Writing good poetry is hard. You have to have an idea, and know how to put it into words. Poems should come from the heart, so they will all have a meaning.

I mean, sort of not wrong? Kind of?

It used to be a lot harder to open files if you didn’t have the right program. Now my free, open source copy of LibreOffice will open these AppleWorks files, no sweat. The formatting even looks more or less right, even the bad font choices I made as an eleven-to-twelve year-old are preserved. It used to be that a lot more of our life was "files," hard drives, backups. These days it’s all up in the cloud somewhere or other, all web-based. The company I work for is tired of paying for Microsoft licenses so more or less just uses Google Docs (as we pay for Google already for email and other things). A lot of writers — even the "techie" ones — I know just use Google Docs also, for the convenience. But files, man. Things you could put on a floppy or CD or thumb drive and take from one place to another.

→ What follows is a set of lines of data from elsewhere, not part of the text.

## src/rtl/udgc_map.svh

```systemverilog
`ifndef UDGC_MAP_SVH
`define UDGC_MAP_SVH
// ************************************************************
// register byte offsets
// ************************************************************
`define UDGC_OFS_GEN_CTRL      16'h0000
`define UDGC_OFS_CTRL_EXT      16'h0840
`define UDGC_OFS_NAME_ONE      16'h0824
`define UDGC_OFS_NAME_TWO      16'h0828
`define UDGC_OFS_ROLE_STATE    16'h082c
`define UDGC_OFS_DESC_BASE     16'h0830
// ************************************************************
// general control fields
// ************************************************************
`define UDGC_BIT_GLOBAL_NAK_FORCE          17
`define UDGC_BIT_LS            12
`define UDGC_BIT_REMOTE_WAKEUP_REQUEST        9
`define UDGC_BIT_DETACH        8
`define UDGC_BIT_ADDRESS_ENABLE         7
`define UDGC_ADDR_MSB          6
// control extension fields
`define UDGC_BIT_ENABLE        0
`define UDGC_BIT_FREEZE        1
// ************************************************************
// reset values
// ************************************************************
`define UDGC_RST_GEN_CTRL      32'h00000100
`define UDGC_RST_ROLE_STATE    4'h9
`define UDGC_RST_CTRL_EXT      32'h00000000
// ************************************************************
// timing
// ************************************************************
`define UDGC_CLK_MHZ           200
`define UDGC_HNP_WAIT_US       3000
`define UDGC_DISCHARGE_US      100
`define UDGC_HNP_WAIT_CYC      (`UDGC_HNP_WAIT_US * `UDGC_CLK_MHZ)
`define UDGC_DISCHARGE_CYC     (`UDGC_DISCHARGE_US * `UDGC_CLK_MHZ)
`endif

```

## src/rtl/udgc_pkg.sv

```systemverilog
/*
 types shared by the general control block.
 assumes udgc_map.svh supplies offsets and counts.
*/
package udgc_pkg;
   // ************************************************************
   // dual-role state codes
   // ************************************************************
   typedef enum logic [3:0] {
      UDGC_A_IDLE       = 4'b0000,
      UDGC_A_WAIT_VRISE = 4'b0001,
      UDGC_A_WAIT_BCON  = 4'b0010,
      UDGC_A_HOST       = 4'b0011,
      UDGC_A_SUSPEND    = 4'b0100,
      UDGC_A_PERIPH     = 4'b0101,
      UDGC_A_WAIT_VFALL = 4'b0110,
      UDGC_A_VBUS_ERR   = 4'b0111,
      UDGC_A_WAIT_DISCH = 4'b1000,
      UDGC_B_IDLE       = 4'b1001,
      UDGC_B_PERIPH     = 4'b1010,
      UDGC_B_WAIT_HNP   = 4'b1011,
      UDGC_B_WAIT_DISCH = 4'b1100,
      UDGC_B_WAIT_ACON  = 4'b1101,
      UDGC_B_HOST       = 4'b1110,
      UDGC_B_SRP_INIT   = 4'b1111
   } udgc_role_t;
   typedef logic [6:0] udgc_addr_t;
endpackage

```

## src/rtl/udgc_top.sv

```systemverilog
/*
 general and device control registers of a usb full/low-speed controller,
 with dual-role state tracking and an avalon-mm register slave.
 assumes usb-side events (bus reset, resume done, id, vbus, connects) are
 pins from another domain; they are synchronised here.
*/
// Design decision made here: the Avalon-MM register port.
// Functional notes
// two read-only 32-bit words give the controller name in ascii.
// dual-role state reads as 4-bit code; 9 in device-only mode.
// codes 0..8 are the a-device states in documented order.
// codes 9..15 are the b-device states in documented order.
// b-device waits suspended 3 ms before negotiation, only if requested.
// a-device discharge wait holds 100 us before moving on.
// b-device discharge wait holds 100 us before taking host role.
// descriptor base stores table address; low three bits read zero.
// global nak set makes every transaction answer nak.
// low-speed force bit: zero full-speed, one low-speed.
// low-speed bit writable when disabled or frozen; disable keeps it.
// writing one to remote wakeup starts upstream resume; zero ignored.
// remote wakeup clears itself when resume done or bus reset.
// detach set removes pull-up; clear reconnects it.
// writing one to address enable activates the address; zero ignored.
// bus reset clears address enable.
// address field holds bus address; bus reset clears it.
// clock freeze gates usb clock; registers then read-only; the code keeps the enable and freeze bits writable.
// address is bits 6..0, address enable bit 7, written by software.
// reset leaves detach set, so device starts disconnected.
`timescale 1ns/1ps
`include "udgc_map.svh"
module udgc_top #(
   parameter logic [31:0] NAME_ONE      = 32'h75736231, // arbitrary value
   parameter logic [31:0] NAME_TWO      = 32'h63746c30, // arbitrary value
   parameter int          HNP_WAIT_CYC  = `UDGC_HNP_WAIT_CYC,
   parameter int          DISCH_CYC     = `UDGC_DISCHARGE_CYC
) (
   input  wire logic               core_clk,
   input  wire logic               reset,
   input  wire logic [15:0]        avs_address,
   input  wire logic               avs_read,
   input  wire logic               avs_write,
   input  wire logic [31:0]        avs_writedata,
   input  wire logic [3:0]         avs_byteenable,
   output logic [31:0]             avs_readdata,
   output logic                    avs_waitrequest,
   output logic [1:0]              avs_response,
   input  wire logic               usb_bus_reset,
   input  wire logic               resume_done,
   input  wire logic               id_pin,
   input  wire logic               otg_enable,
   input  wire logic               vbus_valid,
   input  wire logic               peer_connect,
   input  wire logic               hnp_request,
   input  wire logic               bus_idle,
   output logic                    global_nak_force,
   output logic                    low_speed_force,
   output logic                    remote_wakeup_request,
   output logic                    pullup_enable,
   output logic                    address_enable,
   output udgc_pkg::udgc_addr_t    device_bus_address,
   output udgc_pkg::udgc_role_t    dual_role_state_code,
   output logic                    usb_clock_gate
);
   import udgc_pkg::*;

   initial begin
      if (HNP_WAIT_CYC < 1 || DISCH_CYC < 1) $error("udgc_top: timing counts must be positive");
   end

   // ************************************************************
   // pin synchronisers
   // ************************************************************
   localparam int NSYNC = 8;
   logic [NSYNC-1:0] raw_in;
   logic [NSYNC-1:0] syn;
   assign raw_in = {bus_idle, hnp_request, peer_connect, vbus_valid,
                    otg_enable, id_pin, resume_done, usb_bus_reset};
   genvar gi;
   generate
      for (gi = 0; gi < NSYNC; gi++) begin : g_sync
         udgc_sync u_sync (
            .core_clk (core_clk),
            .reset    (reset),
            .din      (raw_in[gi]),
            .dout     (syn[gi])
         );
      end
   endgenerate
   wire bus_rst_s  = syn[0];
   wire res_done_s = syn[1];
   wire id_s       = syn[2];
   wire otg_s      = syn[3];
   wire vbus_s     = syn[4];
   wire conn_s     = syn[5];
   wire hnp_req_s  = syn[6];
   wire idle_s     = syn[7];

   // ************************************************************
   // register state
   // ************************************************************
   logic        global_nak_force_ff;
   logic        ls_ff;
   logic        wkup_ff;
   logic        detach_ff;
   logic        address_enable_ff;
   udgc_addr_t  addr_ff;
   logic        enable_ff;
   logic        freeze_ff;
   logic [28:0] desc_ff;
   logic        ack_ff;
   logic [31:0] rdata_ff;
   logic [1:0]  resp_ff;
   udgc_role_t  role_ff;
   udgc_role_t  nxt_role;

   // ************************************************************
   // bus decode
   // ************************************************************
   // one wait cycle: answer registered, waitrequest drops on second edge
   wire        req       = (avs_read | avs_write) & ~ack_ff;
   wire        hit_ctrl  = avs_address == `UDGC_OFS_GEN_CTRL;
   wire        hit_ext   = avs_address == `UDGC_OFS_CTRL_EXT;
   wire        hit_n1    = avs_address == `UDGC_OFS_NAME_ONE;
   wire        hit_n2    = avs_address == `UDGC_OFS_NAME_TWO;
   wire        hit_role  = avs_address == `UDGC_OFS_ROLE_STATE;
   wire        hit_desc  = avs_address == `UDGC_OFS_DESC_BASE;
   wire        hit_any   = hit_ctrl | hit_ext | hit_n1 | hit_n2 | hit_role | hit_desc;
   wire        wr        = req & avs_write;
   wire [31:0] wd        = avs_writedata;
   wire [3:0]  be        = avs_byteenable;
   // frozen registers read-only, except low-speed and the enable and freeze bits
   wire        wr_ok     = ~freeze_ff;
   wire        wr_ctrl   = wr & hit_ctrl;
   wire        wr_ctrl_f = wr_ctrl & wr_ok;
   wire [31:0] ctrl_word = {14'h0000, global_nak_force_ff, 4'h0, ls_ff, 2'b00, wkup_ff, detach_ff, address_enable_ff, addr_ff};
   wire [31:0] role_word = {28'h0000000, role_ff};
   // low bits read zero
   wire [31:0] desc_word = {desc_ff, 3'b000};
   wire [31:0] ext_word  = {30'h00000000, freeze_ff, enable_ff};
   // name words
   wire [31:0] rd_mux    = hit_ctrl ? ctrl_word :
                           hit_ext  ? ext_word  :
                           hit_n1   ? NAME_ONE  :
                           hit_n2   ? NAME_TWO  :
                           hit_role ? role_word :
                           hit_desc ? desc_word : 32'h00000000;
   // write one starts resume
   wire wkup_set  = wr_ctrl_f & be[1] & wd[`UDGC_BIT_REMOTE_WAKEUP_REQUEST];
   // write one activates address
   wire address_enable_set = wr_ctrl_f & be[0] & wd[`UDGC_BIT_ADDRESS_ENABLE];

   // ************************************************************
   // bus answer
   // ************************************************************
   always_ff @(posedge core_clk or posedge reset) begin
      if (reset) begin
         ack_ff   <= 1'b0;
         rdata_ff <= 32'h00000000;
         resp_ff  <= 2'b00;
      end else begin
         ack_ff   <= req;
         rdata_ff <= (req & avs_read) ? rd_mux : 32'h00000000;
         resp_ff  <= (req & ~hit_any) ? 2'b11 : 2'b00;
      end
   end
   assign avs_readdata    = rdata_ff;
   assign avs_response    = resp_ff;
   assign avs_waitrequest = ~ack_ff;

   // ************************************************************
   // control register
   // ************************************************************
   always_ff @(posedge core_clk or posedge reset) begin
      if (reset) begin
         // reset leaves device detached
         global_nak_force_ff   <= 1'(`UDGC_RST_GEN_CTRL >> `UDGC_BIT_GLOBAL_NAK_FORCE);
         ls_ff     <= 1'b0;
         detach_ff <= 1'b1;
         enable_ff <= 1'b0;
         freeze_ff <= 1'b0;
      end else begin
         if (wr_ctrl_f & be[2]) begin
            global_nak_force_ff <= wd[`UDGC_BIT_GLOBAL_NAK_FORCE];
         end
         // writable even when frozen
         if (wr_ctrl & be[1]) begin
            ls_ff <= wd[`UDGC_BIT_LS];
         end
         // detach drives pull-up
         if (wr_ctrl_f & be[1]) begin
            detach_ff <= wd[`UDGC_BIT_DETACH];
         end
         // enable and freeze always writable
         if (wr & hit_ext & be[0]) begin
            enable_ff <= wd[`UDGC_BIT_ENABLE];
            freeze_ff <= wd[`UDGC_BIT_FREEZE];
         end
      end
   end

   // self-clear on resume done or bus reset; a new write wins
   always_ff @(posedge core_clk or posedge reset) begin
      if (reset) begin
         wkup_ff <= 1'b0;
      end else if (wkup_set) begin
         wkup_ff <= 1'b1;
      end else if (res_done_s | bus_rst_s) begin
         wkup_ff <= 1'b0;
      end
   end

   // bus reset clears address and enable
   always_ff @(posedge core_clk or posedge reset) begin
      if (reset) begin
         address_enable_ff <= 1'b0;
         addr_ff  <= '0;
      end else if (bus_rst_s) begin
         address_enable_ff <= 1'b0;
         addr_ff  <= '0;
      end else begin
         if (address_enable_set) begin
            address_enable_ff <= 1'b1;
         end
         // address in bits 6..0
         if (wr_ctrl_f & be[0]) begin
            addr_ff <= wd[`UDGC_ADDR_MSB:0];
         end
      end
   end

   // descriptor base, eight-byte aligned
   always_ff @(posedge core_clk or posedge reset) begin
      if (reset) begin
         desc_ff <= '0;
      end else if (wr & hit_desc & wr_ok) begin
         desc_ff <= wd[31:3];
      end
   end

   // ************************************************************
   // dual-role state machine
   // ************************************************************
   logic hnp_done;
   logic a_disch_done;
   logic b_disch_done;
   wire  hnp_start  = (role_ff != UDGC_B_WAIT_HNP) & (nxt_role == UDGC_B_WAIT_HNP);
   wire  ad_start   = (role_ff != UDGC_A_WAIT_DISCH) & (nxt_role == UDGC_A_WAIT_DISCH);
   wire  bd_start   = (role_ff != UDGC_B_WAIT_DISCH) & (nxt_role == UDGC_B_WAIT_DISCH);

   // R5 3 ms suspend wait
   udgc_timer #(.CYCLES(HNP_WAIT_CYC)) u_hnp (
      .core_clk (core_clk),
      .reset    (reset),
      .start    (hnp_start),
      .abort    (role_ff != UDGC_B_WAIT_HNP && !hnp_start),
      .done     (hnp_done)
   );
   // a-device 100 us discharge
   udgc_timer #(.CYCLES(DISCH_CYC)) u_adis (
      .core_clk (core_clk),
      .reset    (reset),
      .start    (ad_start),
      .abort    (1'b0),
      .done     (a_disch_done)
   );
   // b-device 100 us discharge
   udgc_timer #(.CYCLES(DISCH_CYC)) u_bdis (
      .core_clk (core_clk),
      .reset    (reset),
      .start    (bd_start),
      .abort    (1'b0),
      .done     (b_disch_done)
   );

   // state codes and device-only hold at 9
   always_comb begin
      nxt_role = role_ff;
      if (!otg_s) begin
         nxt_role = UDGC_B_IDLE;
      end else begin
         case (role_ff)
            UDGC_A_IDLE:       if (id_s) nxt_role = UDGC_B_IDLE; else nxt_role = UDGC_A_WAIT_VRISE;
            UDGC_A_WAIT_VRISE: if (vbus_s) nxt_role = UDGC_A_WAIT_BCON;
            UDGC_A_WAIT_BCON:  if (!vbus_s) nxt_role = UDGC_A_VBUS_ERR; else if (conn_s) nxt_role = UDGC_A_HOST;
            UDGC_A_HOST:       if (!vbus_s) nxt_role = UDGC_A_VBUS_ERR; else if (idle_s) nxt_role = UDGC_A_SUSPEND;
            UDGC_A_SUSPEND:    if (!conn_s) nxt_role = UDGC_A_PERIPH; else if (!idle_s) nxt_role = UDGC_A_HOST;
            UDGC_A_PERIPH:     if (idle_s) nxt_role = UDGC_A_WAIT_BCON; else if (id_s) nxt_role = UDGC_A_WAIT_VFALL;
            UDGC_A_WAIT_VFALL: if (!vbus_s) nxt_role = UDGC_A_WAIT_DISCH;
            UDGC_A_VBUS_ERR:   if (id_s) nxt_role = UDGC_A_WAIT_DISCH;
            UDGC_A_WAIT_DISCH: if (a_disch_done) nxt_role = UDGC_A_IDLE;
            UDGC_B_IDLE:       if (!id_s) nxt_role = UDGC_A_IDLE; else if (vbus_s) nxt_role = UDGC_B_PERIPH;
                               else if (hnp_req_s) nxt_role = UDGC_B_SRP_INIT;
            UDGC_B_PERIPH:     if (!vbus_s) nxt_role = UDGC_B_IDLE; else if (idle_s) nxt_role = UDGC_B_WAIT_HNP;
            UDGC_B_WAIT_HNP:   if (!idle_s) nxt_role = UDGC_B_PERIPH;
                               else if (hnp_done && hnp_req_s) nxt_role = UDGC_B_WAIT_DISCH;
            UDGC_B_WAIT_DISCH: if (b_disch_done) nxt_role = UDGC_B_WAIT_ACON;
            UDGC_B_WAIT_ACON:  if (conn_s) nxt_role = UDGC_B_HOST; else if (!vbus_s) nxt_role = UDGC_B_IDLE;
            UDGC_B_HOST:       if (!conn_s || !vbus_s) nxt_role = UDGC_B_IDLE;
            UDGC_B_SRP_INIT:   if (vbus_s) nxt_role = UDGC_B_PERIPH;
            default:           nxt_role = UDGC_B_IDLE;
         endcase
      end
   end

   always_ff @(posedge core_clk or posedge reset) begin
      if (reset) begin
         role_ff <= udgc_role_t'(`UDGC_RST_ROLE_STATE);
      end else begin
         role_ff <= nxt_role;
      end
   end

   // ************************************************************
   // outputs
   // ************************************************************
   // nak forced while set
   assign global_nak_force      = global_nak_force_ff;
   // speed select
   assign low_speed_force       = ls_ff;
   assign remote_wakeup_request = wkup_ff;
   // pull-up only when attached
   assign pullup_enable         = ~detach_ff;
   assign address_enable        = address_enable_ff;
   assign device_bus_address    = addr_ff;
   assign dual_role_state_code  = role_ff;
   // clock gated while frozen
   assign usb_clock_gate        = freeze_ff;
endmodule

```

## src/rtl/udgc_sync.sv

```systemverilog
/*
 two-flop synchroniser for one level.
 assumes din comes from another domain or a pin.
*/
`timescale 1ns/1ps
module udgc_sync (
   input  wire logic core_clk,
   input  wire logic reset,
   input  wire logic din,
   output logic      dout
);
   logic meta_ff;
   // first stage read only by second stage
   always_ff @(posedge core_clk or posedge reset) begin
      if (reset) begin
         meta_ff <= 1'b0;
         dout    <= 1'b0;
      end else begin
         meta_ff <= din;
         dout    <= meta_ff;
      end
   end
endmodule

```

## src/rtl/udgc_timer.sv

```systemverilog
/*
 one-shot down counter: start loads CYCLES - 1, done pulses at zero.
 assumes start is a one-cycle pulse on core_clk.
*/
`timescale 1ns/1ps
module udgc_timer #(
   parameter int CYCLES = 20000
) (
   input  wire logic core_clk,
   input  wire logic reset,
   input  wire logic start,
   input  wire logic abort,
   output logic      done
);
   localparam int W = $clog2(CYCLES + 1);
   logic [W-1:0] cnt_ff;
   logic         run_ff;
   initial begin
      if (CYCLES < 1) $error("udgc_timer: CYCLES must be at least 1");
   end
   always_ff @(posedge core_clk or posedge reset) begin
      if (reset) begin
         cnt_ff <= '0;
         run_ff <= 1'b0;
         done   <= 1'b0;
      end else begin
         done <= 1'b0;
         if (abort) begin
            run_ff <= 1'b0;
         end else if (start) begin
            cnt_ff <= W'(CYCLES - 1);
            run_ff <= 1'b1;
         end else if (run_ff) begin
            if (cnt_ff == '0) begin
               run_ff <= 1'b0;
               done   <= 1'b1;
            end else begin
               cnt_ff <= cnt_ff - 1'b1;
            end
         end
      end
   end
endmodule

```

I’m looking less far back but still far enough into middle school and see that nearly all my papers and things were in AppleWorks, or I suppose it must have been iWork by that point. (I bought a white, plastic-shelled Macbook with my bar mitzvah money and it lasted me until I went to college.) It’s nice that LibreOffice will open those files; iWork as-such doesn’t exist anymore, and though the programs that grew out of it — Pages, Numbers, Keynote — are certainly still around, I can’t say that I like them. But that’s mostly due to unfamiliarity, I do admit.

(I’m still skimming through — it looks like I’d gotten a copy of Microsoft Office by the time I was a Junior.)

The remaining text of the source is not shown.